35.5 Our Implementation
Our storage subsystem (drivers/block/) provides:
- Generic block layer:
block_deviceinterface with read/write operations - virtio-blk driver: for QEMU virtual disks (fast paravirtualized I/O)
- SDHCI driver: for SD card access on Raspberry Pi
- Block I/O thread: asynchronous request processing with semaphore synchronization
- Partition support: parses the MBR partition table to detect partitions
- Device registration: block devices appear as /dev/sda, /dev/sdb, etc. via devfs
35.6 Exercises
Exercise 1: MBR Parser
Implement a function that reads the Master Boot Record (LBA 0) and returns the four partition entries with their start sectors and sizes.
Exercise 2: Read Speed Benchmark
Benchmark the read speed of the virtio-blk device by reading 1 MB in various transfer sizes (512 bytes, 4 KB, 64 KB).

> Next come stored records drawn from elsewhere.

`src/rtl/pipeline_pkg.sv`:
```
// pipeline_pkg -- shared pipeline definitions.
//   ctrl_t      : packed group of the decoder control bits carried down the pipe
//   RES_*       : ResultSrc encodings (ALU result, memory read data, PC+4)
//   CTRL_BUBBLE : all-zero control word; a bubble can never write, branch or jump
package pipeline_pkg;

    localparam logic [1:0] RES_ALU = 2'b00;
    localparam logic [1:0] RES_MEM = 2'b01;
    localparam logic [1:0] RES_PC4 = 2'b10;

    typedef struct packed {
        logic       reg_write;
        logic [1:0] result_src;
        logic       mem_write;
        logic       jump;
        logic       branch;
        logic [3:0] alu_control;
        logic       alu_src;
    } ctrl_t;

    localparam ctrl_t CTRL_BUBBLE = '0;

endpackage

```
`src/rtl/decode_execute_reg_if.sv`:
```
// decode_execute_reg_if -- decode-to-execute pipeline register bus.
//   Stage controls : StallE, FlushE
//   Decode side    : ValidD, control bits, Funct3D, operands, PC, immediate, reg addresses
//   Execute side   : registered copies of the above plus BubbleCount
//   master drives the D side and controls; slave (the register) drives the E side.
interface decode_execute_reg_if #(
    parameter int DATA_WIDTH = 32,
    parameter int CNT_WIDTH  = 16
);
    logic                  StallE;
    logic                  FlushE;
    logic                  ValidD,     ValidE;
    logic                  RegWriteD,  RegWriteE;
    logic                  MemWriteD,  MemWriteE;
    logic                  JumpD,      JumpE;
    logic                  BranchD,    BranchE;
    logic                  ALUSrcD,    ALUSrcE;
    logic [1:0]            ResultSrcD, ResultSrcE;
    logic [3:0]            ALUControlD, ALUControlE;
    logic [2:0]            Funct3D,    Funct3E;
    logic [DATA_WIDTH-1:0] RD1D,       RD1E;
    logic [DATA_WIDTH-1:0] RD2D,       RD2E;
    logic [DATA_WIDTH-1:0] PCD,        PCE;
    logic [DATA_WIDTH-1:0] ImmExtD,    ImmExtE;
    logic [DATA_WIDTH-1:0] PCPlus4D,   PCPlus4E;
    logic [4:0]            Rs1D,       Rs1E;
    logic [4:0]            Rs2D,       Rs2E;
    logic [4:0]            RdD,        RdE;
    logic [CNT_WIDTH-1:0]  BubbleCount;

    modport master (
        output StallE, FlushE, ValidD, RegWriteD, MemWriteD, JumpD, BranchD, ALUSrcD,
               ResultSrcD, ALUControlD, Funct3D, RD1D, RD2D, PCD, ImmExtD, PCPlus4D,
               Rs1D, Rs2D, RdD,
        input  ValidE, RegWriteE, MemWriteE, JumpE, BranchE, ALUSrcE,
               ResultSrcE, ALUControlE, Funct3E, RD1E, RD2E, PCE, ImmExtE, PCPlus4E,
               Rs1E, Rs2E, RdE, BubbleCount
    );

    modport slave (
        input  StallE, FlushE, ValidD, RegWriteD, MemWriteD, JumpD, BranchD, ALUSrcD,
               ResultSrcD, ALUControlD, Funct3D, RD1D, RD2D, PCD, ImmExtD, PCPlus4D,
               Rs1D, Rs2D, RdD,
        output ValidE, RegWriteE, MemWriteE, JumpE, BranchE, ALUSrcE,
               ResultSrcE, ALUControlE, Funct3E, RD1E, RD2E, PCE, ImmExtE, PCPlus4E,
               Rs1E, Rs2E, RdE, BubbleCount
    );
endinterface

```
`src/rtl/pipe_reg.sv`:
```
// pipe_reg -- generic pipeline register.
//   clk, rst : clock and synchronous active-high reset
//   en       : load d when high (low holds)
//   clr      : load zero; wins over en
//   d, q     : WIDTH-bit data in / registered data out
// Priority on each rising edge: rst > clr > en > hold.
module pipe_reg #(
    parameter int WIDTH = 8
) (
    input  logic             clk,
    input  logic             rst,
    input  logic             en,
    input  logic             clr,
    input  logic [WIDTH-1:0] d,
    output logic [WIDTH-1:0] q
);
    logic [WIDTH-1:0] q_reg;

    always_ff @(posedge clk) begin
        if (rst) begin
            q_reg <= '0;
        end else if (clr) begin
            q_reg <= '0;
        end else if (en) begin
            q_reg <= d;
        end
    end

    assign q = q_reg;
endmodule

```
`src/rtl/decode_execute_reg.sv`:
```
// decode_execute_reg -- decode/execute pipeline boundary register.
//   clk : sole clock, rising edge
//   rst : synchronous active-high reset, clears every output
//   bus : decode_execute_reg_if slave -- D-side inputs, StallE/FlushE,
//         E-side registered outputs and BubbleCount
// Edge priority: rst > FlushE > StallE > capture. A bubble is any edge that
// loads ValidE=0 outside reset; BubbleCount counts them and saturates.
module decode_execute_reg
    import pipeline_pkg::*;
#(
    parameter int DATA_WIDTH = 32,
    parameter int CNT_WIDTH  = 16
) (
    input  logic                 clk,
    input  logic                 rst,
    decode_execute_reg_if.slave  bus
);
    localparam int DATA_W = 5 * DATA_WIDTH + 3 * 5 + 3;

    ctrl_t              ctrl_d;
    ctrl_t              ctrl_gated;
    ctrl_t              ctrl_q;
    logic [DATA_W-1:0]  data_d;
    logic [DATA_W-1:0]  data_q;
    logic               valid_reg;
    logic [CNT_WIDTH-1:0] count_reg;
    logic               capture;
    logic               bubble;

    assign capture = !bus.StallE && !bus.FlushE;

    // Flush always inserts a bubble (even when stalled); a capture of an
    // invalid decode slot does too. Reset edges never count.
    assign bubble = bus.FlushE || (!bus.StallE && !bus.ValidD);

    always_comb begin
        ctrl_d             = CTRL_BUBBLE;
        ctrl_d.reg_write   = bus.RegWriteD;
        ctrl_d.result_src  = bus.ResultSrcD;
        ctrl_d.mem_write   = bus.MemWriteD;
        ctrl_d.jump        = bus.JumpD;
        ctrl_d.branch      = bus.BranchD;
        ctrl_d.alu_control = bus.ALUControlD;
        ctrl_d.alu_src     = bus.ALUSrcD;
    end

    // An invalid instruction must never carry live control bits into execute.
    assign ctrl_gated = bus.ValidD ? ctrl_d : CTRL_BUBBLE;

    assign data_d = {bus.PCD, bus.PCPlus4D, bus.ImmExtD, bus.RD1D, bus.RD2D,
                     bus.Rs1D, bus.Rs2D, bus.RdD, bus.Funct3D};

    pipe_reg #(.WIDTH($bits(ctrl_t))) u_ctrl_reg (
        .clk (clk),
        .rst (rst),
        .en  (!bus.StallE),
        .clr (bus.FlushE),
        .d   (ctrl_gated),
        .q   (ctrl_q)
    );

    pipe_reg #(.WIDTH(DATA_W)) u_data_reg (
        .clk (clk),
        .rst (rst),
        .en  (!bus.StallE),
        .clr (bus.FlushE),
        .d   (data_d),
        .q   (data_q)
    );

    always_ff @(posedge clk) begin
        if (rst) begin
            valid_reg <= 1'b0;
        end else if (bus.FlushE) begin
            valid_reg <= 1'b0;
        end else if (capture) begin
            valid_reg <= bus.ValidD;
        end
    end

    always_ff @(posedge clk) begin
        if (rst) begin
            count_reg <= '0;
        end else if (bubble && (count_reg != {CNT_WIDTH{1'b1}})) begin
            count_reg <= count_reg + 1'b1;
        end
    end

    assign bus.ValidE      = valid_reg;
    assign bus.RegWriteE   = ctrl_q.reg_write;
    assign bus.ResultSrcE  = ctrl_q.result_src;
    assign bus.MemWriteE   = ctrl_q.mem_write;
    assign bus.JumpE       = ctrl_q.jump;
    assign bus.BranchE     = ctrl_q.branch;
    assign bus.ALUControlE = ctrl_q.alu_control;
    assign bus.ALUSrcE     = ctrl_q.alu_src;
    assign {bus.PCE, bus.PCPlus4E, bus.ImmExtE, bus.RD1E, bus.RD2E,
            bus.Rs1E, bus.Rs2E, bus.RdE, bus.Funct3E} = data_q;
    assign bus.BubbleCount = count_reg;
endmodule

```
`src/flat_wrapper.sv`:
```
// flat-port wrapper written by rule: the top's interface ports become plain ports
module decode_execute_reg_flat import pipeline_pkg::*;
#(
    parameter int DATA_WIDTH = 32,
    parameter int CNT_WIDTH  = 16
)
  (clk, rst, bus_StallE, bus_FlushE, bus_ValidD, bus_RegWriteD, bus_MemWriteD, bus_JumpD, bus_BranchD, bus_ALUSrcD, bus_ResultSrcD, bus_ALUControlD, bus_Funct3D, bus_RD1D, bus_RD2D, bus_PCD, bus_ImmExtD, bus_PCPlus4D, bus_Rs1D, bus_Rs2D, bus_RdD, bus_ValidE, bus_RegWriteE, bus_MemWriteE, bus_JumpE, bus_BranchE, bus_ALUSrcE, bus_ResultSrcE, bus_ALUControlE, bus_Funct3E, bus_RD1E, bus_RD2E, bus_PCE, bus_ImmExtE, bus_PCPlus4E, bus_Rs1E, bus_Rs2E, bus_RdE, bus_BubbleCount);
  decode_execute_reg_if #(.DATA_WIDTH(DATA_WIDTH), .CNT_WIDTH(CNT_WIDTH)) bus_i ();
  input  logic clk;
  input  logic rst;
  input wire logic [$bits(bus_i.StallE)-1:0] bus_StallE;
  input wire logic [$bits(bus_i.FlushE)-1:0] bus_FlushE;
  input wire logic [$bits(bus_i.ValidD)-1:0] bus_ValidD;
  input wire logic [$bits(bus_i.RegWriteD)-1:0] bus_RegWriteD;
  input wire logic [$bits(bus_i.MemWriteD)-1:0] bus_MemWriteD;
  input wire logic [$bits(bus_i.JumpD)-1:0] bus_JumpD;
  input wire logic [$bits(bus_i.BranchD)-1:0] bus_BranchD;
  input wire logic [$bits(bus_i.ALUSrcD)-1:0] bus_ALUSrcD;
  input wire logic [$bits(bus_i.ResultSrcD)-1:0] bus_ResultSrcD;
  input wire logic [$bits(bus_i.ALUControlD)-1:0] bus_ALUControlD;
  input wire logic [$bits(bus_i.Funct3D)-1:0] bus_Funct3D;
  input wire logic [$bits(bus_i.RD1D)-1:0] bus_RD1D;
  input wire logic [$bits(bus_i.RD2D)-1:0] bus_RD2D;
  input wire logic [$bits(bus_i.PCD)-1:0] bus_PCD;
  input wire logic [$bits(bus_i.ImmExtD)-1:0] bus_ImmExtD;
  input wire logic [$bits(bus_i.PCPlus4D)-1:0] bus_PCPlus4D;
  input wire logic [$bits(bus_i.Rs1D)-1:0] bus_Rs1D;
  input wire logic [$bits(bus_i.Rs2D)-1:0] bus_Rs2D;
  input wire logic [$bits(bus_i.RdD)-1:0] bus_RdD;
  output wire logic [$bits(bus_i.ValidE)-1:0] bus_ValidE;
  output wire logic [$bits(bus_i.RegWriteE)-1:0] bus_RegWriteE;
  output wire logic [$bits(bus_i.MemWriteE)-1:0] bus_MemWriteE;
  output wire logic [$bits(bus_i.JumpE)-1:0] bus_JumpE;
  output wire logic [$bits(bus_i.BranchE)-1:0] bus_BranchE;
  output wire logic [$bits(bus_i.ALUSrcE)-1:0] bus_ALUSrcE;
  output wire logic [$bits(bus_i.ResultSrcE)-1:0] bus_ResultSrcE;
  output wire logic [$bits(bus_i.ALUControlE)-1:0] bus_ALUControlE;
  output wire logic [$bits(bus_i.Funct3E)-1:0] bus_Funct3E;
  output wire logic [$bits(bus_i.RD1E)-1:0] bus_RD1E;
  output wire logic [$bits(bus_i.RD2E)-1:0] bus_RD2E;
  output wire logic [$bits(bus_i.PCE)-1:0] bus_PCE;
  output wire logic [$bits(bus_i.ImmExtE)-1:0] bus_ImmExtE;
  output wire logic [$bits(bus_i.PCPlus4E)-1:0] bus_PCPlus4E;
  output wire logic [$bits(bus_i.Rs1E)-1:0] bus_Rs1E;
  output wire logic [$bits(bus_i.Rs2E)-1:0] bus_Rs2E;
  output wire logic [$bits(bus_i.RdE)-1:0] bus_RdE;
  output wire logic [$bits(bus_i.BubbleCount)-1:0] bus_BubbleCount;
  assign bus_i.StallE = bus_StallE;
  assign bus_i.FlushE = bus_FlushE;
  assign bus_i.ValidD = bus_ValidD;
  assign bus_i.RegWriteD = bus_RegWriteD;
  assign bus_i.MemWriteD = bus_MemWriteD;
  assign bus_i.JumpD = bus_JumpD;
  assign bus_i.BranchD = bus_BranchD;
  assign bus_i.ALUSrcD = bus_ALUSrcD;
  assign bus_i.ResultSrcD = bus_ResultSrcD;
  assign bus_i.ALUControlD = bus_ALUControlD;
  assign bus_i.Funct3D = bus_Funct3D;
  assign bus_i.RD1D = bus_RD1D;
  assign bus_i.RD2D = bus_RD2D;
  assign bus_i.PCD = bus_PCD;
  assign bus_i.ImmExtD = bus_ImmExtD;
  assign bus_i.PCPlus4D = bus_PCPlus4D;
  assign bus_i.Rs1D = bus_Rs1D;
  assign bus_i.Rs2D = bus_Rs2D;
  assign bus_i.RdD = bus_RdD;
  assign bus_ValidE = bus_i.ValidE;
  assign bus_RegWriteE = bus_i.RegWriteE;
  assign bus_MemWriteE = bus_i.MemWriteE;
  assign bus_JumpE = bus_i.JumpE;
  assign bus_BranchE = bus_i.BranchE;
  assign bus_ALUSrcE = bus_i.ALUSrcE;
  assign bus_ResultSrcE = bus_i.ResultSrcE;
  assign bus_ALUControlE = bus_i.ALUControlE;
  assign bus_Funct3E = bus_i.Funct3E;
  assign bus_RD1E = bus_i.RD1E;
  assign bus_RD2E = bus_i.RD2E;
  assign bus_PCE = bus_i.PCE;
  assign bus_ImmExtE = bus_i.ImmExtE;
  assign bus_PCPlus4E = bus_i.PCPlus4E;
  assign bus_Rs1E = bus_i.Rs1E;
  assign bus_Rs2E = bus_i.Rs2E;
  assign bus_RdE = bus_i.RdE;
  assign bus_BubbleCount = bus_i.BubbleCount;
  decode_execute_reg #(.DATA_WIDTH(DATA_WIDTH), .CNT_WIDTH(CNT_WIDTH)) u_core (.clk(clk), .rst(rst), .bus(bus_i));
endmodule
```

Compare the throughput.
35.7 Summary
The storage subsystem provides block-level I/O for persistent storage. The generic block layer abstracts device details behind a common interface. The virtio-blk driver (for QEMU) uses paravirtualized I/O via virtqueues. The block I/O thread processes requests asynchronously, allowing other threads to continue while I/O is in progress. Our kernel supports both virtio-blk (QEMU) and SDHCI (Raspberry Pi) with MBR partition parsing.